E' la stampa, bellezza!
Così diceva al telefono Humphrey Bogart nei panni del giornalista Ed Hutchinson nel film L'ultima minaccia del 1952. "E tu non ci puoi fare nulla", concludeva lapidario, alludendo al fatto che ormai la notizia non si poteva più fermare. E la notizia, nel bene e nel male, nella sua effimera debolezza e nella sua forza devastante, è l'insolita protagonista di questa pièce teatrale: notizie grondanti sangue, o che scadono prima degli yogurt, miseri brandelli di realtà, tanto, come ricorda saggiamente la volpe al Piccolo Principe "l'essenziale è invisibile agli occhi".
Intendiamoci, non si tratta di "dialoghi sui massimi sistemi": l'informazione, oggi, è un'arma di distrazione di massa o il cane da guardia della democrazia? No, niente risposte a dilemmi metafisici. Ma una riflessione semiseria o tragicomica su una professione che continua, comunque, a fare... notizia: quella del giornalista, mestiere ancora in cima alle preferenze dei giovani, ma sull'orlo del baratro della credibilità.

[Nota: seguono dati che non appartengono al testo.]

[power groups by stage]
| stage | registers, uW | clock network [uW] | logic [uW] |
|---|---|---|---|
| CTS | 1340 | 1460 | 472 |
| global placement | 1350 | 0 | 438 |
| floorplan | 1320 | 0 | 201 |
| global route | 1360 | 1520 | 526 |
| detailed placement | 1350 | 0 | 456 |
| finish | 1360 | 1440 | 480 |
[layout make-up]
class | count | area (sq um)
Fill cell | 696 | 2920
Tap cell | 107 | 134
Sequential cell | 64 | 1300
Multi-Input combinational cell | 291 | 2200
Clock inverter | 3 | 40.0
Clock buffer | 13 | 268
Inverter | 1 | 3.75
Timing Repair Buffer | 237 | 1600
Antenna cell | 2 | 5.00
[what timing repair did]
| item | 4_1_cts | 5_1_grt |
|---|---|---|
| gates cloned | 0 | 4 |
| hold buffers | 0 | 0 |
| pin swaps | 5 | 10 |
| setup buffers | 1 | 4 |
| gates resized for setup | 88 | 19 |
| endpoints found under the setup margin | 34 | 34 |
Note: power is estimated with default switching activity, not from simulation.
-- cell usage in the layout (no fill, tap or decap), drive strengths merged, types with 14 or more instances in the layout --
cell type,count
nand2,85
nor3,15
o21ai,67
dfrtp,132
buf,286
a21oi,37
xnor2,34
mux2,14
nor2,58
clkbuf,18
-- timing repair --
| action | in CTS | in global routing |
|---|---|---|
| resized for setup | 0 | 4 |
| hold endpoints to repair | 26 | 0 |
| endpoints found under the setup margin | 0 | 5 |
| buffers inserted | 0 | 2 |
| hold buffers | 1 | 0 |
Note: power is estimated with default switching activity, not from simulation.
## src/rtl/nor_seq_pkg.sv

```systemverilog
package nor_seq_pkg;

  typedef enum logic [1:0] {
    OP_PROG   = 2'd0,
    OP_SERASE = 2'd1,
    OP_CERASE = 2'd2,
    OP_BAD    = 2'd3
  } op_e;

  typedef enum logic [1:0] {
    ST_IDLE  = 2'd0,
    ST_WRITE = 2'd1,
    ST_POLL  = 2'd2
  } st_e;

  typedef struct packed {
    logic [15:0] a;
    logic [7:0]  d;
  } cmd_word_t;

  localparam logic [15:0] KEY_ADDR_HI = 16'h5555;
  localparam logic [15:0] KEY_ADDR_LO = 16'h2AAA;
  localparam logic [7:0]  KEY_DATA_HI = 8'hAA;
  localparam logic [7:0]  KEY_DATA_LO = 8'h55;
  localparam logic [7:0]  CODE_PROG   = 8'hA0;
  localparam logic [7:0]  CODE_ERASE  = 8'h80;
  localparam logic [7:0]  CODE_CHIP   = 8'h10;
  localparam logic [7:0]  CODE_SECT   = 8'h30;

  // Fixed part of every command: step index -> address/data pair.
  function automatic cmd_word_t fixed_word(op_e op, logic [2:0] idx);
    cmd_word_t w;
    case (idx)
      3'd0:    w = '{KEY_ADDR_HI, KEY_DATA_HI};
      3'd1:    w = '{KEY_ADDR_LO, KEY_DATA_LO};
      3'd2:    w = '{KEY_ADDR_HI, (op == OP_PROG) ? CODE_PROG : CODE_ERASE};
      3'd3:    w = '{KEY_ADDR_HI, KEY_DATA_HI};
      3'd4:    w = '{KEY_ADDR_LO, KEY_DATA_LO};
      default: w = '{KEY_ADDR_HI, (op == OP_CERASE) ? CODE_CHIP : CODE_SECT};
    endcase
    return w;
  endfunction

endpackage

```

## src/rtl/nor_seq_cmdgen.sv

```systemverilog
module nor_seq_cmdgen
  import nor_seq_pkg::*;
#(
  parameter int AW    = 19,
  parameter int NSECT = 8,
  localparam int SW   = $clog2(NSECT)
) (
  input  op_e              op,
  input  logic [2:0]       idx,
  input  logic [NSECT-1:0] rem,
  input  logic [NSECT-1:0] sel,
  input  logic [AW-1:0]    tgt_addr,
  input  logic [7:0]       tgt_data,
  output logic [AW-1:0]    cmd_addr,
  output logic [7:0]       cmd_data,
  output logic             cmd_last,
  output logic [NSECT-1:0] pick,
  output logic [AW-1:0]    poll_addr,
  output logic             poll_bit
);

  function automatic logic [SW-1:0] first_idx(logic [NSECT-1:0] m);
    logic [SW-1:0] k;
    k = '0;
    for (int i = NSECT - 1; i >= 0; i--) begin
      if (m[i]) k = SW'(i);
    end
    return k;
  endfunction

  function automatic logic [AW-1:0] sect_base(logic [SW-1:0] k);
    return {k, {(AW - SW){1'b0}}};
  endfunction

  cmd_word_t w;

  // lowest remaining sector, as a one-hot vector
  assign pick = rem & (~rem + NSECT'(1));

  always_comb begin
    w        = fixed_word(op, idx);
    cmd_addr = AW'(w.a);
    cmd_data = w.d;
    cmd_last = 1'b0;
    if (op == OP_PROG && idx == 3'd3) begin
      cmd_addr = tgt_addr;
      cmd_data = tgt_data;
      cmd_last = 1'b1;
    end else if (idx == 3'd5) begin
      if (op == OP_SERASE) begin
        cmd_addr = sect_base(first_idx(rem));
        cmd_last = ((rem & ~pick) == '0);
      end else begin
        cmd_last = 1'b1;
      end
    end
  end

  always_comb begin
    case (op)
      OP_PROG:   poll_addr = tgt_addr;
      OP_SERASE: poll_addr = sect_base(first_idx(sel));
      default:   poll_addr = '0;
    endcase
    poll_bit = (op == OP_PROG) ? tgt_data[7] : 1'b1;
  end

endmodule

```

## src/rtl/nor_seq_timer.sv

```systemverilog
module nor_seq_timer #(
  parameter int CW = 24
) (
  input  logic          clk,
  input  logic          rst_n,
  input  logic          run,
  input  logic [CW-1:0] limit,
  output logic          expired
);

  logic [CW-1:0] cnt;

  assign expired = (cnt >= limit);

  always_ff @(posedge clk or negedge rst_n) begin
    if (!rst_n)        cnt <= '0;
    else if (!run)     cnt <= '0;
    else if (!expired) cnt <= cnt + CW'(1);
  end


  expiry_sticky_chk: assert property (@(posedge clk) disable iff (!rst_n)
    run && expired && run |=> !run || expired);


  count_start_chk: assert property (@(posedge clk) disable iff (!rst_n)
    !run |=> cnt == '0);

endmodule

```

## src/rtl/nor_flash_seq.sv

```systemverilog
module nor_flash_seq
  import nor_seq_pkg::*;
#(
  parameter int AW    = 19,
  parameter int NSECT = 8,
  parameter int CW    = 24
) (
  input  logic             clk,
  input  logic             rst_n,
  input  logic             req_i,
  output logic             ack_o,
  input  logic [1:0]       op_i,
  input  logic [AW-1:0]    addr_i,
  input  logic [7:0]       data_i,
  input  logic [NSECT-1:0] sect_mask_i,
  input  logic [CW-1:0]    prog_limit_i,
  input  logic [CW-1:0]    serase_limit_i,
  input  logic [CW-1:0]    cerase_limit_i,
  output logic             busy_o,
  output logic             done_o,
  output logic             err_o,
  output logic             bus_req_o,
  output logic             bus_we_o,
  output logic [AW-1:0]    bus_addr_o,
  output logic [7:0]       bus_wdata_o,
  input  logic             bus_ack_i,
  input  logic             bus_rbit7_i
);

  st_e              st;
  op_e              op_q;
  logic [AW-1:0]    addr_q;
  logic [7:0]       data_q;
  logic [NSECT-1:0] sel_q, rem_q;
  logic [2:0]       idx_q;
  logic [CW-1:0]    limit_q, limit_in;
  logic             done_q, err_q;

  logic [AW-1:0]    cmd_addr, poll_addr;
  logic [7:0]       cmd_data;
  logic             cmd_last, poll_bit, expired;
  logic [NSECT-1:0] pick;

  // named events for the assertions
  op_e  op_in;
  logic accept, bad_req, poll_hit, poll_fail;

  assign op_in     = op_e'(op_i);
  assign accept    = req_i && (st == ST_IDLE);
  assign bad_req   = (op_in == OP_BAD) || (op_in == OP_SERASE && sect_mask_i == '0);
  assign poll_hit  = (st == ST_POLL) && bus_ack_i && (bus_rbit7_i == poll_bit);
  assign poll_fail = (st == ST_POLL) && bus_ack_i && (bus_rbit7_i != poll_bit) && expired;

  always_comb begin
    case (op_in)
      OP_PROG:   limit_in = prog_limit_i;
      OP_SERASE: limit_in = serase_limit_i;
      default:   limit_in = cerase_limit_i;
    endcase
  end

  nor_seq_cmdgen #(.AW(AW), .NSECT(NSECT)) u_cmdgen (
    .op(op_q), .idx(idx_q), .rem(rem_q), .sel(sel_q),
    .tgt_addr(addr_q), .tgt_data(data_q),
    .cmd_addr(cmd_addr), .cmd_data(cmd_data), .cmd_last(cmd_last),
    .pick(pick), .poll_addr(poll_addr), .poll_bit(poll_bit)
  );

  nor_seq_timer #(.CW(CW)) u_timer (
    .clk(clk), .rst_n(rst_n), .run(st == ST_POLL),
    .limit(limit_q), .expired(expired)
  );

  always_ff @(posedge clk or negedge rst_n) begin
    if (!rst_n) begin
      st      <= ST_IDLE;
      op_q    <= OP_PROG;
      addr_q  <= '0;
      data_q  <= '0;
      sel_q   <= '0;
      rem_q   <= '0;
      idx_q   <= '0;
      limit_q <= '0;
      done_q  <= 1'b0;
      err_q   <= 1'b0;
    end else begin
      done_q <= 1'b0;
      err_q  <= 1'b0;
      case (st)
        ST_IDLE: if (accept) begin
          op_q    <= op_in;
          addr_q  <= addr_i;
          data_q  <= data_i;
          sel_q   <= sect_mask_i;
          rem_q   <= sect_mask_i;
          idx_q   <= '0;
          limit_q <= limit_in;
          if (bad_req) begin
            done_q <= 1'b1;
            err_q  <= 1'b1;
          end else begin
            st <= ST_WRITE;
          end
        end
        ST_WRITE: if (bus_ack_i) begin
          if (cmd_last)            st <= ST_POLL;
          else if (idx_q != 3'd5)  idx_q <= idx_q + 3'd1;
          if (op_q == OP_SERASE && idx_q == 3'd5) rem_q <= rem_q & ~pick;
        end
        ST_POLL: begin
          if (poll_hit) begin
            st     <= ST_IDLE;
            done_q <= 1'b1;
          end else if (poll_fail) begin
            st     <= ST_IDLE;
            done_q <= 1'b1;
            err_q  <= 1'b1;
          end
        end
        default: st <= ST_IDLE;
      endcase
    end
  end

  assign ack_o       = accept;
  assign busy_o      = (st != ST_IDLE);
  assign done_o      = done_q;
  assign err_o       = err_q;
  assign bus_req_o   = (st == ST_WRITE) || (st == ST_POLL);
  assign bus_we_o    = (st == ST_WRITE);
  assign bus_addr_o  = (st == ST_WRITE) ? cmd_addr : poll_addr;
  assign bus_wdata_o = (st == ST_WRITE) ? cmd_data : 8'h00;


  bus_hold_chk: assert property (@(posedge clk) disable iff (!rst_n)
    bus_req_o && !bus_ack_i |=> bus_req_o && $stable(bus_addr_o) &&
                                $stable(bus_we_o) && $stable(bus_wdata_o));


  refuse_busy_chk: assert property (@(posedge clk) disable iff (!rst_n)
    busy_o |-> !ack_o);


  admit_chk: assert property (@(posedge clk) disable iff (!rst_n)
    ack_o |=> busy_o || done_o);


  done_idle_chk: assert property (@(posedge clk) disable iff (!rst_n)
    done_o |-> !busy_o && !bus_req_o);


  poll_ok_chk: assert property (@(posedge clk) disable iff (!rst_n)
    poll_hit |=> done_o && !err_o);


  timeout_chk: assert property (@(posedge clk) disable iff (!rst_n)
    poll_fail |=> done_o && err_o);


  bad_req_chk: assert property (@(posedge clk) disable iff (!rst_n)
    accept && bad_req |=> done_o && err_o && !bus_req_o);


  sector_pick_chk: assert property (@(posedge clk) disable iff (!rst_n)
    (st == ST_WRITE) && (op_q == OP_SERASE) && (idx_q == 3'd5) |-> $countones(pick) == 1);


  done_pulse_chk: assert property (@(posedge clk) disable iff (!rst_n)
    done_o |=> !done_o);

endmodule

```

Insomma tre monologhi per una sola professione. Una strana professione, a cavallo tra l'impegno civile e "lo faccio perché una conferenza-stampa non comincia mai prima delle undici".
E infine c'è anche lui, il giornale. Uno strampalato quotidiano riempito da notizie ancor più strampalate, surreali. Un deragliamento linguistico irridente e arguto, ma rigorosissimo, che fa saltare la notizia di cronaca sui binari di altri generi letterari, sulla falsariga dell'immortale Esercizi di Stile di Queneau. Oltre all'autore, una selezionatissima pattuglia di allievi della Scuola di Cultura del Giornalismo "A. Chiodi" del Centro Kolbe si è misurata durante le ore di lezione con questi esercizi, divenuti canovaccio teatrale. E anche questa è una notizia.
Il testo si alterna di continuo alla musica eseguita sul palco dai musicisti jazz del Maurizio Nizzetto Trio che dialoga con gli attori e si prende degli assoli. Le musiche, alcune scritte appositamente per lo spettacolo, altre attinte dal cd Mare su chiglia dove il compositore paragona la vita alla chiglia di una nave su cui il mare si infrange a volte con acque (notizie) tranquille che sanno portare gioia e serenità, a volte con onde (notizie) violente di burrasca. Per dirla, insomma, alla Mario Brunello che ha ospitato lo spettacolo all'Antiruggine di Castelfranco: "Si tratta di un testo jazz, tra giornalismo e musica. Una riflessione semiseria o tragi-cronaca su una professione che continua, comunque, a fare... notizia".